French National Assembly, Third Republic
- Long title Loi constitutionnelle du 10 juillet 1940 ;
- Territorial extent: France, and its colonial empire
- Enacted by: French National Assembly, Third Republic
- Enacted: 9 July 1940
- Signed by: Philippe Pétain
- Signed: 9 July 1940
- Effective: 10 July 1940
- Repealed: 9 August 1944

Repealed by
- Ordinance of 9 August 1944

Summary
- dissolved Third Republic; established regime of Vichy France

= French Constitutional Law of 1940 =

Law making a Nazi German client state

The French Constitutional Law of 1940 is a set of bills that were voted into law on 10 July 1940 by the National Assembly, which comprised both the Senate and the Chamber of Deputies during the French Third Republic. The law established the Vichy regime and passed with 569 votes to 80, with 20 abstentions. The group of 80 parliamentarians who voted against it are known as the Vichy 80.
The law gave all the government powers to Philippe Pétain, and further authorized him to take all necessary measures to write a new constitution. Pétain interpreted this as de facto suspending the French Constitutional Laws of 1875 which established the Third Republic, even though the law did not explicitly suspend it, but only granted him the power to write a new constitution. The next day, by Act No 2, Pétain defined his powers and abrogated all the laws of the Third Republic that were incompatible with them.

Although given full constituent powers by the law, Pétain never promulgated a new constitution. A draft was written in 1941 and signed by Pétain in 1944, but it was never submitted or ratified.
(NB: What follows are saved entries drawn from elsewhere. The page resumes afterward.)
File: src/rtl/ui_input_sampler_debounce_bit.sv
// rtl/ui_input_sampler_debounce_bit.sv - two-flop synchronizer plus counter debounce for one input bit
//
// Purpose: bring one asynchronous board input into the clk domain and accept a
// new level only after it has been stable for DEBOUNCE_CYCLES synced cycles.
// Ports:
//   clk      in   system clock
//   reset_n  in   asynchronous active-low reset
//   rawIn    in   raw asynchronous input
//   stable   out  debounced level, resets to RESET_LEVEL
module debounce_bit #(
    parameter int   DEBOUNCE_CYCLES = 10000,
    parameter int   CNT_BITS        = 14,
    parameter logic RESET_LEVEL     = 1'b0
) (
    input  logic clk,
    input  logic reset_n,
    input  logic rawIn,
    output logic stable
);

    localparam logic [CNT_BITS-1:0] CNT_LAST = CNT_BITS'(DEBOUNCE_CYCLES - 1);

    logic                meta;
    logic                synced;
    logic [CNT_BITS-1:0] counter;

    always_ff @(posedge clk or negedge reset_n) begin
        if (!reset_n) begin
            meta    <= RESET_LEVEL;
            synced  <= RESET_LEVEL;
            stable  <= RESET_LEVEL;
            counter <= '0;
        end else begin
            meta   <= rawIn;
            synced <= meta;
            // Any return to the stable level restarts the count, so only an
            // unbroken run of DEBOUNCE_CYCLES differing samples is accepted.
            if (synced == stable) begin
                counter <= '0;
            end else if (counter == CNT_LAST) begin
                stable  <= synced;
                counter <= '0;
            end else begin
                counter <= counter + 1'b1;
            end
        end
    end

endmodule

File: src/rtl/ui_input_sampler.sv
// rtl/ui_input_sampler.sv - debounced key/switch levels, sticky key events and overrun read port
//
// Purpose: debounce KEY and SW, capture key-press events with overrun
// tracking, and present them through a registered read port.
// Ports:
//   clk      in   system clock
//   reset_n  in   asynchronous active-low reset
//   KEY      in   raw keys, 0 = pressed
//   SW       in   raw switches
//   rdEn     in   read strobe, one cycle per read
//   rdSel    in   0 KEYSTATE, 1 SWSTATE, 2 KEYEVENT, 3 STATUS
//   rdData   out  registered, zero-extended read data
//   keyIrq   out  high while any key event is pending
module ui_input_sampler
    import ui_input_sampler_pkg::*;
#(
    parameter int DBITS           = 32,
    parameter int KEY_BITS        = 4,
    parameter int SW_BITS         = 10,
    parameter int DEBOUNCE_CYCLES = 10000,
    parameter int CNT_BITS        = 14
) (
    input  logic                clk,
    input  logic                reset_n,
    input  logic [KEY_BITS-1:0] KEY,
    input  logic [SW_BITS-1:0]  SW,
    input  logic                rdEn,
    input  logic [1:0]          rdSel,
    output logic [DBITS-1:0]    rdData,
    output logic                keyIrq
);

    logic [KEY_BITS-1:0] stableKey;
    logic [SW_BITS-1:0]  stableSw;

    logic [KEY_BITS-1:0] pressed;
    logic [KEY_BITS-1:0] pressedD;
    logic [SW_BITS-1:0]  swLevel;
    logic [KEY_BITS-1:0] rise;

    logic [KEY_BITS-1:0] keyEvent;
    logic [KEY_BITS-1:0] overrun;
    logic [KEY_BITS-1:0] eventNext;
    logic [KEY_BITS-1:0] overrunNext;
    logic                eventClr;
    logic                statusClr;
    logic [DBITS-1:0]    readMux;

    genvar gi;
    for (gi = 0; gi < KEY_BITS; gi++) begin : gKey
        debounce_bit #(
            .DEBOUNCE_CYCLES (DEBOUNCE_CYCLES),
            .CNT_BITS        (CNT_BITS),
            .RESET_LEVEL     (KEY_RESET_LEVEL)
        ) uDebounce (
            .clk     (clk),
            .reset_n (reset_n),
            .rawIn   (KEY[gi]),
            .stable  (stableKey[gi])
        );
    end

    for (gi = 0; gi < SW_BITS; gi++) begin : gSw
        debounce_bit #(
            .DEBOUNCE_CYCLES (DEBOUNCE_CYCLES),
            .CNT_BITS        (CNT_BITS),
            .RESET_LEVEL     (SW_RESET_LEVEL)
        ) uDebounce (
            .clk     (clk),
            .reset_n (reset_n),
            .rawIn   (SW[gi]),
            .stable  (stableSw[gi])
        );
    end

    assign pressed = ~stableKey;
    assign swLevel = stableSw;
    assign rise    = pressed & ~pressedD;

    assign eventClr  = rdEn && (rdSel == RDSEL_KEYEVENT);
    assign statusClr = rdEn && (rdSel == RDSEL_STATUS);

    // A new press always survives a same-cycle clear, so it is never lost.
    assign eventNext   = rise | (keyEvent & ~{KEY_BITS{eventClr}});
    assign overrunNext = (rise & keyEvent & ~{KEY_BITS{eventClr}})
                       | (overrun & ~{KEY_BITS{statusClr}});

    // Event and status reads return the pre-update register value.
    always_comb begin
        readMux = '0;
        case (rdSel)
            RDSEL_KEYSTATE: readMux[KEY_BITS-1:0] = pressed;
            RDSEL_SWSTATE:  readMux[SW_BITS-1:0]  = swLevel;
            RDSEL_KEYEVENT: readMux[KEY_BITS-1:0] = keyEvent;
            default:        readMux[KEY_BITS-1:0] = overrun;
        endcase
    end

    always_ff @(posedge clk or negedge reset_n) begin
        if (!reset_n) begin
            pressedD <= '0;
            keyEvent <= '0;
            overrun  <= '0;
            keyIrq   <= 1'b0;
            rdData   <= '0;
        end else begin
            pressedD <= pressed;
            keyEvent <= eventNext;
            overrun  <= overrunNext;
            keyIrq   <= |eventNext;
            if (rdEn) begin
                rdData <= readMux;
            end
        end
    end

endmodule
The Ordinance of 9 August 1944 was an ordinance promulgated by the Provisional Government of the French Republic after D-Day asserting the nullity of the Constitutional Law of 1940 and other classes of law passed later by Vichy. The Constitution of 1940 was not repealed or annulled but rather declared void ab initio.

== Application ==
On the basis of this act, Marshal Pétain progressively instituted a new regime through a dozen constitutional acts issued between 1940 and 1942. However, a new Constitution was never declared. In positive law, although these acts put a de facto end to the Third Republic, the act of July 10, 1940, as well as all the constitutional acts taken in its application, were declared null and void in 1944.

== Timeline of French constitutions ==

 Dark blue: Strong executive powers, authoritarian.

 Purple: Relative balance between executive and legislative.

 Red: Strong legislative powers, all-powerful assembly(ies).

 Gray: No checks and balances.

==See also==
- Constitutional Council (France)
- French constitutional laws of 1875
- Constitutional law of 2 November 1945
- Tréveneuc law
- Enabling Act of 1933 (a similar law which amended the constitution to grant absolute authority to the government, whose passing heralded the end of the Weimar Republic)

==Bibliography==
- Derfler, Leslie (1966). "The Third French Republic, 1870-1940"
- Paxton, Robert (1975). "Vichy France"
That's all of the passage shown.